David and Sarah show up with their kids half an hour later.
It should feel like a squeeze – it was a small apartment even before Frank moved in with her – but instead, the only thing it feels is right, having the space filled with the warmth of everyone’s laughter, and the look on Frank’s face, every time their eyes meet and he breaks out into another smile.
So when Karen’s birthday comes around, Frank finds himself anxious about getting it right, in a way that he hasn’t before. In spite of what he’d told her he wanted for his own birthday, she’d done him one even better, and it was, hands down, one of the best birthdays he’d had in a long, long while.
He wants that for her, too. After all the shit that she’s gone through, after being the one there for him, the least he could do is make this day a really damn good one for her.
“This is exactly why we made those rules,” Karen has to remind him, when he ends up ruining the French toast in his agitation. He scowls at the remains before tipping them into the trash.
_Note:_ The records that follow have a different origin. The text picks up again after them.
===== src/rtl/fb_pkg.sv =====
// Framebuffer geometry, command opcodes and fill-engine state encoding.
// Shared with the VGA controller, which reads the same framebuffer.
package fb_pkg;
    localparam int FB_WIDTH  = 320;
    localparam int FB_HEIGHT = 240;
    localparam int ADDR_W    = 17;
    localparam int PIXEL_W   = 12;

    localparam logic OP_PLOT = 1'b0;
    localparam logic OP_FILL = 1'b1;

    typedef enum logic [2:0] {IDLE, CHECK, WAIT_VB, FILL, DONE} fill_state_t;

    // Row-major address y*320 + x, with the multiply by 320 done as (y<<8) + (y<<6).
    function automatic logic [ADDR_W-1:0] pixelAddr(input logic [7:0] y, input logic [8:0] x);
        return ({9'd0, y} << 8) + ({9'd0, y} << 6) + {8'd0, x};
    endfunction
endpackage


===== src/rtl/fb_rect_walker.sv =====
// Walks a clipped rectangle in raster order: the column counter sweeps each row,
// then the row base address advances by one framebuffer stride.
module fb_rect_walker
    import fb_pkg::*;
(
    input  logic              clock,
    input  logic              nreset,
    input  logic              load,
    input  logic [ADDR_W-1:0] base,
    input  logic [9:0]        ew,
    input  logic [9:0]        eh,
    input  logic              step,
    output logic [ADDR_W-1:0] addr,
    output logic              last
);
    logic [ADDR_W-1:0] rowBase_q, rowBase_d;
    logic [9:0]        col_q, col_d, ew_q, ew_d;
    logic [9:0]        row_q, row_d, eh_q, eh_d;
    logic              rowEnd;

    assign rowEnd = (col_q == ew_q - 10'd1);
    assign last   = rowEnd && (row_q == eh_q - 10'd1);
    assign addr   = rowBase_q + {7'd0, col_q};

    always_comb begin
        rowBase_d = rowBase_q;
        col_d     = col_q;
        row_d     = row_q;
        ew_d      = ew_q;
        eh_d      = eh_q;
        if (load) begin
            rowBase_d = base;
            col_d     = '0;
            row_d     = '0;
            ew_d      = ew;
            eh_d      = eh;
        end else if (step) begin
            if (rowEnd) begin
                col_d     = '0;
                row_d     = row_q + 10'd1;
                rowBase_d = rowBase_q + ADDR_W'(FB_WIDTH);
            end else begin
                col_d = col_q + 10'd1;
            end
        end
    end

    always_ff @(posedge clock) begin
        if (nreset) begin
            rowBase_q <= '0;
            col_q     <= '0;
            row_q     <= '0;
            ew_q      <= '0;
            eh_q      <= '0;
        end else begin
            rowBase_q <= rowBase_d;
            col_q     <= col_d;
            row_q     <= row_d;
            ew_q      <= ew_d;
            eh_q      <= eh_d;
        end
    end
endmodule


===== src/rtl/fb_fill_engine.sv =====
// Framebuffer port-A write master: accepts plot/fill commands, clips them to the
// screen, optionally waits for vertical blank, then writes one pixel per clock.
module fb_fill_engine
    import fb_pkg::*;
(
    input  logic               clock,
    input  logic               nreset,
    input  logic               cmd_valid,
    output logic               cmd_ready,
    input  logic               cmd_op,
    input  logic               cmd_sync,
    input  logic [8:0]         cmd_x,
    input  logic [7:0]         cmd_y,
    input  logic [8:0]         cmd_w,
    input  logic [7:0]         cmd_h,
    input  logic [PIXEL_W-1:0] cmd_color,
    input  logic               v_blank,
    output logic [ADDR_W-1:0]  fb_addr,
    output logic [PIXEL_W-1:0] fb_data,
    output logic               fb_we,
    output logic               busy,
    output logic               done_irq,
    output logic               cmd_err
);
    fill_state_t        state_q;
    logic               op_q, sync_q, err_q;
    logic [8:0]         x_q, w_q;
    logic [7:0]         y_q, h_q;
    logic [PIXEL_W-1:0] color_q;

    logic [9:0]         wEff, hEff, xRoom, yRoom, ewClip, ehClip;
    logic               outOfRange, isEmpty;
    logic [ADDR_W-1:0]  walkAddr;
    logic               walkLast, walkLoad, walkStep;

    // Clip arithmetic is one bit wider than the operands so x near 511 cannot wrap.
    assign wEff       = (op_q == OP_FILL) ? {1'b0, w_q} : 10'd1;
    assign hEff       = (op_q == OP_FILL) ? {2'b0, h_q} : 10'd1;
    assign xRoom      = 10'(FB_WIDTH) - {1'b0, x_q};
    assign yRoom      = 10'(FB_HEIGHT) - {2'b0, y_q};
    assign ewClip     = (wEff < xRoom) ? wEff : xRoom;
    assign ehClip     = (hEff < yRoom) ? hEff : yRoom;
    assign outOfRange = ({1'b0, x_q} >= 10'(FB_WIDTH)) || ({2'b0, y_q} >= 10'(FB_HEIGHT));
    assign isEmpty    = (wEff == 10'd0) || (hEff == 10'd0);

    assign walkLoad = (state_q == CHECK) && !outOfRange && !isEmpty;
    assign walkStep = (state_q == FILL);

    fb_rect_walker walker (
        .clock  (clock),
        .nreset (nreset),
        .load   (walkLoad),
        .base   (pixelAddr(y_q, x_q)),
        .ew     (ewClip),
        .eh     (ehClip),
        .step   (walkStep),
        .addr   (walkAddr),
        .last   (walkLast)
    );

    // Outputs are decodes of the state register so they drop on the reset edge itself.
    assign cmd_ready = (state_q == IDLE) && !nreset;
    assign busy      = (state_q != IDLE);
    assign fb_we     = (state_q == FILL);
    assign fb_addr   = fb_we ? walkAddr : '0;
    assign fb_data   = fb_we ? color_q : '0;
    assign done_irq  = (state_q == DONE);
    assign cmd_err   = (state_q == DONE) && err_q;

    always_ff @(posedge clock) begin
        if (nreset) begin
            state_q <= IDLE;
            op_q    <= OP_PLOT;
            sync_q  <= 1'b0;
            err_q   <= 1'b0;
            x_q     <= '0;
            y_q     <= '0;
            w_q     <= '0;
            h_q     <= '0;
            color_q <= '0;
        end else begin
            case (state_q)
                IDLE: begin
                    err_q <= 1'b0;
                    if (cmd_valid && cmd_ready) begin
                        op_q    <= cmd_op;
                        sync_q  <= cmd_sync;
                        x_q     <= cmd_x;
                        y_q     <= cmd_y;
                        w_q     <= cmd_w;
                        h_q     <= cmd_h;
                        color_q <= cmd_color;
                        state_q <= CHECK;
                    end
                end
                CHECK: begin
                    if (outOfRange) begin
                        err_q   <= 1'b1;
                        state_q <= DONE;
                    end else if (isEmpty) begin
                        state_q <= DONE;
                    end else begin
                        state_q <= sync_q ? WAIT_VB : FILL;
                    end
                end
                WAIT_VB: begin
                    if (v_blank) state_q <= FILL;
                end
                FILL: begin
                    if (walkLast) state_q <= DONE;
                end
                DONE: begin
                    state_q <= IDLE;
                end
                default: begin
                    state_q <= IDLE;
                end
            endcase
        end
    end
endmodule


===== config.mk =====
export PLATFORM = sky130hd
export DESIGN_NAME = fb_fill_engine
export DESIGN_NICKNAME = d
export VERILOG_FILES = /design/src/rtl/fb_pkg.sv /design/src/rtl/fb_rect_walker.sv /design/src/rtl/fb_fill_engine.sv
export SDC_FILE = /design/constraint.sdc
export NUM_CORES = 1
export LEC_CHECK = 0
export BUFFER_PORTS_ARGS = -buffer_cell sky130_fd_sc_hd__clkbuf_2
export CORE_MARGIN = 3
export CORE_UTILIZATION = 55
export DETAILED_ROUTE_END_ITERATION = 16
export PLACE_DENSITY = 0.8
export SLEW_MARGIN = 20
export SYNTH_ARGS = -nofsm -noshare
export SYNTH_HDL_FRONTEND = slang
export SYNTH_SLANG_ARGS = --single-unit

===== constraint.sdc =====
create_clock -name clock -period 7.22 [get_ports clock]
set_input_delay 0.361 -clock clock [delete_from_list [all_inputs] [get_ports clock]]
set_output_delay 0.361 -clock clock [all_outputs]
set_load 0.005 [all_outputs]

== Word level (Yosys, flattened, before mapping) ==
Index checks and enable logic that the tools add are counted.

* Output and inout port bits: 34
* Register bits: 109
* Word-level logic and storage cells: 81
* Input bits: 52

* Muxes and demuxes: 19
* Order comparisons: 4
* Equal/unequal tests: 10
* Reduce and logical (&&, ||, !) cells: 24
* $add $sub $neg: 10

{| class="wikitable"
|+ Operators with widths
! operator !! number
|-
| $mux W17 || 4
|-
| $mux W10 || 3
|-
| $add A10 B1 Y10 const B || 2
|-
| $eq A10 B10 Y1 || 2
|-
| $logic_not A10 Y1 || 2
|-
| $sub A10 B1 Y10 const B || 2
|-
| $add A16 B14 Y17 || 1
|-
| $add A17 B10 Y17 || 1
|-
| $add A17 B9 Y17 || 1
|-
| $add A17 B9 Y17 const B || 1
|-
| $mux W3 || 5
|-
| $mux W12 || 1
|-
| $pmux W3 S4 || 1
|-
| $lt A8 B10 Y1 || 1
|-
| $lt A9 B10 Y1 || 1
|-
| $sub A9 B9 Y10 const A || 1
|-
| $ge A9 B9 Y1 const B || 1
|-
| $mux W9 || 1
|-
| $sub A8 B8 Y9 const A || 1
|-
| $ge A8 B8 Y1 const B || 1
|-
| $mux W8 || 1
|-
| $reduce_and A2 Y1 || 4
|-
| $eq A3 B2 Y1 const B || 2
|-
| $logic_and A1 B1 Y1 || 6
|-
| 13 further kinds || 21
|}

== Logic depth before layout (Yosys ltp) ==
Gate-level depths: netlist of the first run.

* Depth after elaboration: 7
* Depth in mapped cells: 14
* Gate-level depth less buffers: 13

== Hierarchy ==
From an unflattened synthesis of the first run, not the netlist that was laid out.

* Cell total of the unflattened synthesis: 877
* Area, all modules: 7061.8 sq um

{| class="wikitable"
|+ Modules (own cells, without submodules)
! module !! seq. area each (sq um) !! cells each !! area each (sq um) !! times used
|-
| fb_rect_walker || 1141.1 || 416 || 3548.4 || 1
|-
| fb_fill_engine || 1041.0 || 461 || 3513.4 || 1
|}

== Least setup slack after synthesis of the first run ==
OpenSTA, ideal clock, no wires.

* Kind: reg-to-reg
* Start point: register walker.ew_q[2]
* End point: register walker.rowBase_q[12]
* Cell stages (with the launch flop): 10
* Required time: 7129 ps
* Setup time: 91 ps
* Clock period less this slack: 2886 ps
* Path slack: 4334 ps
* Arrival: 2795 ps
* Path buffers: 2
* Cells stage by stage: dfxtp_1 buf_6 or3_1 or4_4 a2111oi_4 o211ai_2 buf_6 nor4_4 or3b_1 a311oi_1

* Longest elaborated chain between the ends: 4

{| class="wikitable"
|+ Ends and longest elaborated chain
! item !! RTL line !! source
|-
| start: declaration || fb_rect_walker.sv:17 || <nowiki>logic [9:0] col_q, col_d, ew_q, ew_d;</nowiki>
|-
| start signal: assignment || fb_rect_walker.sv:59 || <nowiki>ew_q <= ew_d;</nowiki>
|-
| $sub A10 B1 Y10 || fb_rect_walker.sv:21 || <nowiki>assign rowEnd = (col_q == ew_q - 10'd1);</nowiki>
|-
| $eq A10 B10 Y1 || fb_rect_walker.sv:21 ||
|-
| $reduce_bool A2 Y1 (no source line) || n/a ||
|-
| $reduce_and A2 Y1 (no source line) || n/a ||
|-
| end signal: assignment || fb_rect_walker.sv:56 || <nowiki>rowBase_q <= rowBase_d;</nowiki>
|-
| end: declaration || fb_rect_walker.sv:16 || <nowiki>logic [ADDR_W-1:0] rowBase_q, rowBase_d;</nowiki>
|}

No other way between the ends.
A chain may end at the register's enable or synchronous reset.

== Final worst setup path of the first run ==
* Start point: register walker.col_q[0]
* End point: output port fb_addr[16]

* Longest elaborated chain between the ends: 2

{| class="wikitable"
|+ Ends and longest elaborated chain
! item !! RTL line !! source
|-
| start: declaration || fb_rect_walker.sv:17 ||
|-
| start signal: assignment || fb_rect_walker.sv:57 || <nowiki>col_q <= col_d;</nowiki>
|-
| $add A17 B10 Y17 || fb_rect_walker.sv:23 || <nowiki>assign addr = rowBase_q + {7'd0, col_q};</nowiki>
|-
| $mux W17 || fb_fill_engine.sv:65 || <nowiki>assign fb_addr = fb_we ? walkAddr : '0;</nowiki>
|-
| end: declaration || fb_fill_engine.sv:18 || <nowiki>output logic [ADDR_W-1:0] fb_addr,</nowiki>
|}

No other way between the ends.

==> reports/qor.csv, run 1 <==
metric,value,unit
status,completed,
worstSetupStartpointType,flop,
synth-edff-count,0,
clockBufferDepth,2,
avgSynthCellArea,7.85,µm²
fin_skew,0.00610,ns
crit_arrival,3.07,ns
crit_type,reg2out,
crit_fanout,6,
stdcell_area,7850,µm²
dr.pass1.iters,5,
ios,86,
required,6.86,ns
p_per_area,265,nW/µm²
grt_pass1_vias,6123,
num_rows,40,
synth_area,7090,µm²
hold_start,cmd_h[2],
gr-usage-all-layers,25.1,%
overflow,0,
tritoncts,yes,
drv_cap,0,
coreArea,12300,µm²
syn_nets,1005,
cts_root_buffer,clkbuf_16,
reg2reg_from,y_q[0],
post-route-drc-count,0,
numCtsBuffers,9,
nets,1055,
area_delta_synth_final,10.7,%
placedCellCount,1110,
syn_inst,903,
drv_slew,0,
yosysUniqueCellTypes,64,
drtIter0Drc,452,
ys_seq_elements,108,
antennaDiodeCount,0,
vdd.ir_drop.worst,0.162,mV
cts_resized,0,
grt_pass1_wl,29900,µm
wire_per_inst,15.7,µm
whs,0.184,ns
fmax,292,MHz
cp-startpoint,walker.col_q[0],
cp-end-kind,output port,
cts_max_level,3,
gp_congestion,0.911,
final_cells,1126,
via_count,6478,
hpwl,12900,µm
cts.hold.buffers_added,0,
antenna_found_initial,0,
via_per_inst,5.75,
ant_nets,0,
port_buffers,85,
power_leakage,3.47,nW
clk_pin_slew,0.07,ns
rsz0062_at_grt,no,
maxSlewHeadroom,37.0,%
grt_max_degree,93,
period_share,47.5,%
yosys_most_used_dff,dfxtp_1,
period_minus_slack,3.43,ns
yosysWarnings,0,
start_util,57.6,%
dieArea,14300,µm²
async_flop_share,0,%
die_y,120,µm
layout-drive-gt1-share,12.6,%
dpl-instance-area,7560,µm²
die_w,120,µm
cts.sinks,108,
seq_area_frac_synth,30.5,%
clock_latency,0.35,ns
finalSetupViolations,0,
worstMarginPinSlew,0.945,ns
hold_path_class,in2reg,
tns,0,ns
hold_viol,0,
post_cts_buffers,0,
routed_wl,17600,µm
[metrics by stage]
stage	setup WS [ns]	util [%]	total power [mW]
floorplan	4.33	-	1.40
global placement	4.12	61.4	1.57
detailed placement	4.07	61.4	1.59
CTS	3.80	63.7	2.08
global route	3.59	63.8	2.22
finish	3.79	63.8	2.08
[placed cells by master, fill, tap and decap left out, types with 5 or more instances in the layout]
| cell | netlist | routed |
|---|---|---|
| o21ai_0 | 27 | 27 |
| or3_1 | 13 | 13 |
| nand4_1 | 9 | 9 |
| nor2b_1 | 10 | 10 |
| or2_2 | 6 | 6 |
| and2_1 | 33 | 32 |
| ha_1 | 47 | 47 |
| xnor2_1 | 35 | 35 |
| a21o_1 | 9 | 9 |
| a21oi_1 | 36 | 35 |
| nor3_1 | 13 | 12 |
| inv_1 | 37 | 37 |
| o311a_1 | 7 | 7 |
| and3_1 | 10 | 10 |
| nand2b_1 | 7 | 7 |
| nor2_1 | 78 | 78 |
| xor2_1 | 25 | 25 |
| or4_1 | 5 | 5 |
| o31ai_1 | 9 | 9 |
| nand3_1 | 22 | 22 |
| nor4_1 | 17 | 17 |
| a211oi_1 | 15 | 15 |
| nand2_1 | 146 | 146 |
| clkbuf_16 | 0 | 9 |
| dfxtp_1 | 108 | 108 |
| nand3b_1 | 48 | 48 |
| clkbuf_2 | 0 | 85 |
| mux2i_1 | 10 | 10 |
[sequential cells by signal, summed over array words and instances (netlist names)]
| name | cells |
|---|---|
| y_q | 8 |
| walker.eh_q | 9 |
| walker.row_q | 10 |
| walker.rowBase_q | 17 |
| color_q | 12 |
| sync_q | 1 |
| walker.ew_q | 10 |
| err_q | 1 |
| x_q | 9 |
| walker.col_q | 10 |
| op_q | 1 |
| h_q | 8 |
| state_q | 3 |
| w_q | 9 |
[cell families after synthesis]
logic type,Yosys count,share of synthesized area [%]
AOI/OAI and AO/OA,154,15.3
xor gates and xnor gates,60,7.41
adders and majority gates,50,9.14
buffers and inverters,87,4.82
DFF,108,30.5
muxes,10,1.41
and+or+nand+nor,434,31.5
[metal layers]
metal | vias to the layer above | global-route usage, % | routed length [µm] | part of all wire, %
met5 | - | 0 | 0 | 0
met4 | 0 | 8.23 | 409 | 2.3
met3 | 30 | 5.04 | 1100 | 6.2
met2 | 197 | 39.2 | 7820 | 44
met1 | 2988 | 34.8 | 8300 | 47
li1 | 3263 | - | - | -
[synth_stat cells (all sizes together), types with 14 or more instances]
library cell	n	area [µm²]
ha	47	588
nand2	146	548
xor2	25	219
xnor2	35	307
nor4	18	128
dfxtp	108	2160
nand3	22	110
a21oi	36	180
clkbuf	43	161
nor3	14	75.1
inv	37	139
and2	33	206
nor2	78	293
a211oi	15	113
nand3b	48	360
o21ai	27	135
[layout make-up]
cell class                      count  area (µm²)
Inverter                           37         139
Tap cell                          168         210
Fill cell                        1133        4460
Clock inverter                      5        42.5
Timing Repair Buffer               89         455
Clock buffer                       11         243
Sequential cell                   108        2160
Multi-Input combinational cell    708        4600
[power by group]
part / leakage [nW] / switching [mW] / total [mW] / internal, mW
combinational: 2.45 / 0.462 / 0.781 / 0.318
clock: 0.137 / 0.233 / 0.482 / 0.248
sequential: 0.882 / 0.125 / 0.815 / 0.690
[critical path: stages (launching register included)]
cell and delay, ns:
dfxtp_1 0.49, ha_1 0.22, inv_1 0.05, fa_1 0.37
nor2b_1 0.16, o21ai_0 0.11, a21oi_1 0.20, o21a_1 0.24
o21ai_0 0.20, or4_1 0.49, nand2_1 0.08, clkbuf_2 0.11
[final timing paths]
path | to | depth (start not counted) | slack (ns)
max | fb_addr[16] | 11 | 3.79
min | h_q[2] | 3 | 0.18
max reg2reg | walker.eh_q[4] | 10 | 3.96
min reg2reg | color_q[2] | 2 | 0.47
No activity file was read; power rests on OpenSTA's default activity.
==> run 2, diff against run 1 <==
ABC_AREA = 1   (was unset)
clock period = 3.6 ns   (was 7.22 ns; I/O delays follow)
==> run 2 against run 1 <==
  * First-iteration DRC count increased by 20%
  * Register-to-register slack got worse by 3.1 ns
  * Clock power increased by 100%
  * Via count increased by 15%
  * Power up 120%
  * Area after synthesis increased by 7.0%
  * Core utilization is 0.95 points lower
  * Final cell count grew 25%
  * Wire length is 4.4% higher
  * Cell area grew 6.8%
  * Critical endpoint is now fb_addr[14]
  * Largest power group is now combinational logic
  * Highest routed layer unchanged
==> reports/qor.csv, run 2 <==
metric,value,unit,change
status,completed,,unchanged
cts.sinks,108,,unchanged
slowest_stage,o311ai_0,,was dfxtp_1
drtIter0Drc,542,,was 452
mostFrequentLayoutCell,nand2_1,,unchanged
yosysWarnings,0,,unchanged
finalSetupViolations,0,,unchanged
wire_per_inst,13.0,µm,was 15.7 µm
cts_max_level,3,,unchanged
required,3.42,ns,was 6.86 ns
clock_latency,0.35,ns,about the same
power_leakage,4.21,nW,was 3.47 nW
placedCellCount,1397,,"was 1,110"
reg_top3,"walker.rowBase_q: 17 flops, color_q: 12 flops",,unchanged
area_delta_synth_final,10.5,%,was 10.7%
overflow,0,,unchanged
hold_viol,0,,unchanged
crit_type,reg2out,,unchanged
p_int,2.56,mW,was 1.26 mW
yosys_most_used_dff,dfxtp_1,,unchanged
cp-end-kind,output port,,unchanged
max_stage_delay,0.79,ns,was 0.49 ns
syn_inst,1163,,was 903
synth-edff-count,0,,unchanged
synth_top_cell_area_share,28.5,%,was 30.5%
dieArea,15200,µm²,"was 14,300 µm²"
grt_pass1_wl,30900,µm,"was 29,900 µm"
clk_pin_slew,0.08,ns,was 0.07 ns
routed_wl,18400,µm,"was 17,600 µm"
num_rows,42,,was 40
antenna_found_initial,0,,unchanged
drv_slew,0,,unchanged
stdcell_area,8390,µm²,was 7850 µm²
via_per_inst,5.26,,was 5.75
crit_arrival,2.81,ns,was 3.07 ns
async_flop_share,0,%,unchanged
path_cells,ha_1 > inv_1 > fa_1 > o311ai_0 > and2_1 > a21oi_1 > nor2_1 > clkbuf_2,,was ha_1 > inv_1 > fa_1 > nor2b_1 > o21ai_0 > a21oi_1 > o21a_1 > o21ai_0 > or4_1 > nand2_1 > clkbuf_2
utilization,62.8,%,was 63.8%
worstMarginPinSlew,0.875,ns,was 0.945 ns
fin_skew,0.00793,ns,was 0.00610 ns
worstSetupStartpointType,flop,,unchanged
hold_path_class,in2reg,,unchanged
synth_area_leaders,"dfxtp_1 (29%), nand2_1 (14%), ha_1 (7.8%)",,"was dfxtp_1 (30%), ha_1 (8.3%), nand2_1 (7.7%)"
period_minus_slack,2.99,ns,
post_cts_buffers,0,,unchanged
post-route-drc-count,0,,unchanged
gp_congestion,0.932,,was 0.911
die_y,123,µm,was 120 µm
tritoncts,yes,,unchanged
grt_pass1_vias,6673,,"was 6,123"
antennaDiodeCount,0,,unchanged
port_buffers,85,,unchanged
start_util,56.8,%,was 57.6%
fill_cells,1265,,"was 1,133"
p_per_area,535,nW/µm²,was 265 nW/µm²
clockBufferDepth,2,,unchanged
max_flop_register,walker.rowBase_q,,unchanged
p_total,4.48,mW,was 2.08 mW
period_share,83.1,%,
nets,1334,,"was 1,055"
numCtsBuffers,9,,unchanged
reg2reg_from,y_q[0],,unchanged
fin_ws,0.610,ns,was 3.79 ns
switchingPower,1.92,mW,was 0.821 mW
power.share.switching,42.8,%,was 39.5%
grt_max_degree,84,,was 93
tns,0,ns,unchanged
yosys.cell_count.top_type,nand2_1,,unchanged
yosysUniqueCellTypes,44,,was 64
yosys.area.top_type,dfxtp_1,,unchanged
seq_area_frac_synth,28.5,%,was 30.5%
final_cells,1413,,"was 1,126"
gr-usage-all-layers,24.9,%,was 25.1%
p_seq_share,34.8,%,was 39.2%
cts_root_buffer,clkbuf_16,,unchanged
ys_seq_elements,108,,unchanged
multi_input_area,4660,µm²,was 4600 µm²
cts_resized,0,,unchanged
seq_area,2160,µm²,unchanged
rsz0062_at_grt,no,,unchanged
largest_reg_flops,17,,unchanged
yosys-top-cells-count,"nand2_1 (291), inv_1 (143), nor2_1 (117)",,"was nand2_1 (146), dfxtp_1 (108), nor2_1 (78)"
coreArea,13300,µm²,"was 12,300 µm²"
die_w,123,µm,was 120 µm
cp-startpoint,walker.col_q[0],,unchanged
drv_cap,0,,unchanged
ant_nets,0,,unchanged
final_cell_mix,"nand2_1 (290), inv_1 (143), nor2_1 (117)",,"was nand2_1 (146), dfxtp_1 (108), clkbuf_2 (85)"
maxSlewHeadroom,40.9,%,was 37.0%
hold_start,cmd_w[2],,was cmd_h[2]
layout-drive-gt1-share,12.2,%,was 12.6%
crit_buf_inv,2,,unchanged
whs,0.0172,ns,was 0.184 ns
combPwrFrac,43.6,%,was 37.6%
syn_nets,1265,,"was 1,005"
dr.pass1.iters,6,,was 5
vdd.ir_drop.worst,0.615,mV,was 0.162 mV
ios,86,,unchanged
via_count,7438,,"was 6,478"
crit_family,compound AO/OA/AOI/OAI gates,,unchanged
avgSynthCellArea,6.52,µm²,was 7.85 µm²
crit_fanout,6,,unchanged
clock_power_share,21.6,%,was 23.2%
hpwl,14400,µm,"was 12,900 µm"
fmax,334,MHz,
synth_area,7590,µm²,was 7090 µm²
dpl-instance-area,8100,µm²,was 7560 µm²
place_ws,0.917,ns,was 4.07 ns
cts.hold.buffers_added,0,,unchanged
run 2: power groups by stage:
stage / logic (mW) / registers (mW) / clock network, mW
2_1_floorplan: 1.58 / 1.53 / 0
3_3_place_gp: 1.90 / 1.58 / 0
3_5_place_dp: 1.93 / 1.58 / 0
4_1_cts: 1.95 / 1.56 / 0.973
5_1_grt: 2.24 / 1.58 / 1.02
6_report: 1.96 / 1.56 / 0.969
run 2: layout make-up:
class / instances / area share [%]
multi-input cells: 867 / 55.6
flip-flops and latches: 108 / 25.8
repair buffers: 91 / 5.61
clock inverters: 5 / 0.507
well taps: 176 / 2.63
clock buffers: 11 / 2.89
inverters: 155 / 7.00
“Yeah? Rules say something about not being able to make my girl some goddamn toast?” Frank groans, reaching his hand out to hers and tugging her up against his side.
“No,” says Karen, tilting her head at him with a smile. “Rules say not to worry too much if you burn it.”
“I’ll try to remember that for next time.” He wraps his other arm around her, nudging their foreheads together. “Happy birthday, Karen.” He kisses her soft and slow, and she makes a small humming sound when they part.
Her hand comes up to touch his cheek. “Hey,” she says. “This is all I want, Frank.”
He sighs, head dropping down to his chest for a moment. She cups his face in both her hands, until he’s finally looking back up at her.
“Okay?” she says.
“Okay,” he says, and means it.
He ends up taking her to a little corner café for breakfast instead. Afterward, they stroll hand-in-hand down by the river before checking out one of the animal shelters nearby. They almost walk out with a dog, and make a pact to come back after they’ve found a bigger place to live next year.
They meet Nelson and Murdock for a late lunch on one of the piers, and by then Frank’s feeling fully at ease. He even has a good time with them. He finds Nelson amusing, not that he’d ever admit it, and even Murdock’s grown on him a little over the years.
Karen looks happy. And that’s all that really matters to him.
Frank’s at the bar getting them another round of beers when he hears the phone ring. Karen’s. He recognizes the ring tone. But he doesn’t think anything of it until he’s turning around with their drinks, and he sees the look on her face as she stares down at the screen.
Shit.
Karen excuses herself from the table, and makes her way down toward the water until she’s just out of earshot. Frank sets the tray down, watching her back tense as she talks, and nods with a pained kind of smile that breaks his fucking heart.
He should’ve seen this coming.
There’s a reason why Frank stashes her phone out of sight every year. It’s a reminder of the people who don’t call on their birthdays – the people who can’t, and the people who won’t. Or the people who send one lousy text a week late, and can’t be bothered to answer when she tries calling back.
Murdock’s face is expressionless, but Frank knows he’s listening in on the other line.
“That her piece of shit dad, isn’t it.” His hands are fisted so tight that it feels like the only way he can loosen them up is to just fucking hit something.
Murdock remains silent, which Frank takes as confirmation enough.
He stalks over to Karen in time to hear the tail end of her conversation.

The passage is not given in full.